B0679
Title: Hilbert regression model for complex responses
Authors: Agnese Maria Di Brisco - University of Piemonte Orientale (Italy) [presenting]
Abstract: In a standard regression model, it is generally assumed that the response is normally distributed. In case the response is a percentage or a rate, i.e., it is defined on a bounded interval, a beta-type regression model is preferable. If the response exhibits further complexities, such as bimodality, heavy tails, and outlying observations, proper regression models have to be tailored. A further source of complexity concerns the nature of the covariates, should they be high-dimensional or functional. To deal with these issues, the proposed regression model is the Hilbert flexible beta regression model.
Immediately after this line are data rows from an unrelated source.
Context: an optimization exercise on an open-source flow, tuned for small area, a short achievable clock period and few clock cycles. The choices shown serve that exercise and are no tape-out recipe.
Only simulation tests tie the RTL to the original design; equivalence was not proved.
Power and IR drop assume default switching activity.

==> flow/design.v (excerpt) <==
module alu19 (
    input             clk,
    input             rst,
    input             in_valid,
    output            in_ready,
    input      [3:0]  op,
    input      [18:0] a,
    input      [18:0] b,
    output reg        out_valid,
    output reg [18:0] result,
    output reg        zero,
    output reg        carry,
    output reg        overflow
);
Size in the first run: roughly 890 cells after synthesis, about 69 I/O pins, ~6900 um^2 of cells after synthesis.
export LEC_CHECK = 0
export ABC_AREA = 1
export CAP_MARGIN = 20
export CORE_MARGIN = 2
export CORE_UTILIZATION = 40
export CTS_BUF_LIST = sky130_fd_sc_hd__clkbuf_8
export SLEW_MARGIN = 20
create_clock -name core_clock -period 35.0 [get_ports {clk}]
standard.sh (not shown) runs the stock make flow with config.mk's settings and CLKGATE_MAP_FILE= SYNTH_SCRIPT=/design/flow/synth_recipe.tcl, a recipe that flattens the netlist after the stock synthesis.
==> flow/flow/run.sh <==
#!/bin/bash
set -euo pipefail
W=$(pwd)
P=${FLOW_PLATFORM:-sky130hd}
R=$W/orfs/results/$P/alu19/base
L=$W/orfs/logs/$P/alu19/base
LIB=$FLOW_HOME/platforms/$P/lib/sky130_fd_sc_hd__tt_025C_1v80.lib
YOSYS=$FLOW_HOME/../tools/install/yosys/bin/yosys
[[ -x $YOSYS ]] || YOSYS=yosys

# 1. standard synthesis
bash standard.sh synth > $W/log_1_standard_synth.txt 2>&1
cp $R/1_2_yosys.v $W/netlist_standard.v

# 2. re-map the combinational logic
python3 flow/lib2map.py $LIB > $W/cellmap.v
DONTUSE=$(grep -o -- '-dont_use [^ ]*' $L/1_2_yosys.log | sort -u | tr '\n' ' ')
ABCSCRIPT='+strash;&get,-n;&fraig,-x;&put;scorr;dc2;strash;&get,-n;&dch,-f;&put;dc2;strash;&get,-n;&dch,-f;&nf;&put;topo;upsize,-D,5500;dnsize,-D,5500'
cat > $W/reabc.ys <<YS
read_liberty -lib $LIB
read_verilog $W/netlist_standard.v
hierarchy -top $FLOW_TOP
techmap -map $W/cellmap.v
techmap
opt -fast
abc -liberty $LIB $DONTUSE -script $ABCSCRIPT
setundef -zero
splitnets
opt_clean -purge
hilomap -singleton -hicell sky130_fd_sc_hd__conb_1 HI -locell sky130_fd_sc_hd__conb_1 LO
insbuf -buf sky130_fd_sc_hd__buf_4 A X
opt_clean -purge
check -assert
stat -liberty $LIB
write_verilog -noattr -nohex -nodec $W/netlist_reabc.v
YS
$YOSYS -l $W/log_2_reabc.txt -q $W/reabc.ys > /dev/null 2>&1
# the registers must be the standard synthesis's, instance for instance
grep -E '^\s*sky130_fd_sc_hd__[a-z]*df' $W/netlist_standard.v | awk '{print $1, $2}' | sort > $W/regs_standard.txt
grep -E '^\s*sky130_fd_sc_hd__[a-z]*df' $W/netlist_reabc.v | awk '{print $1, $2}' | sort > $W/regs_reabc.txt
cmp $W/regs_standard.txt $W/regs_reabc.txt
cp $W/netlist_reabc.v $R/1_2_yosys.v
rm -f $R/1_synth.odb $R/1_synth.sdc

# 3. the standard layout from the new netlist
export BUFFER_PORTS_ARGS="-buffer_cell sky130_fd_sc_hd__buf_1"
bash standard.sh > $W/log_3_standard_layout.txt 2>&1
Other scripts of this flow, unchanged in this note and not shown: flow/flow/lib2map.py
The baseline went through all stages and came out clean.
Testbench counts at the start, summed over its fixed seeds: cycles 39,688.
Change:
--- a/flow/flow/run.sh
+++ b/flow/flow/run.sh
@@ -18 +18 @@
-ABCSCRIPT='+strash;&get,-n;&fraig,-x;&put;scorr;dc2;strash;&get,-n;&dch,-f;&put;dc2;strash;&get,-n;&dch,-f;&nf;&put;topo;upsize,-D,5500;dnsize,-D,5500'
+ABCSCRIPT='+strash;&get,-n;&fraig,-x;&put;scorr;dc2;strash;&get,-n;&dch,-f;&nf;&put;topo;upsize,-D,4500;dnsize,-D,4500'
--- a/flow/config.mk
+++ b/flow/config.mk
@@ -12 +11,0 @@
-export CTS_BUF_LIST = sky130_fd_sc_hd__clkbuf_8
What happened:
- clock-buffer cell count climbs by 3
- core utilization barely changes
- fmax increases by 0.68%
- flip-flop and latch count does not change
- final area went up by 3.1%
- cell count rises by 2.0%
- global-route usage decreases by 0.45 points
- combinational power barely changes
- routed wire length goes up by 0.91%
- sequential power barely changes
Change:
--- a/flow/config.mk
+++ b/flow/config.mk
@@ -11,0 +12 @@
+export CTS_BUF_LIST = sky130_fd_sc_hd__clkbuf_8
What happened:
- The new run finished with timing, DRC and antenna clean
- routed wire length came out lower by 0.85%
- first-iteration DRC count came out higher by 1.8%
- total power came out lower by 6.3%
- worst setup slack gets worse by 0.043 ns
- die area is unchanged
- final area came out lower by 1.2%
The latter is designed to cope with complex bounded responses being based on a special mixture of betas. Moreover, it accounts for Hilbert covariates, either high-dimensional or functional, with a principal component analysis strategy, whereas the estimation issues are addressed with MCMC techniques. Finally, the selection of the most significant coefficients of the expansion of the Hilbert terms is performed through Bayesian variable selection methods that take advantage of shrinkage priors. The effectiveness of the proposal is illustrated with intensive simulation studies. Results concerning a real application aimed at regressing the percentage of milk fat onto spectrometric curves are also illustrated, showing a fit behavior of the proposed model that is more satisfactory in comparison to competing approaches.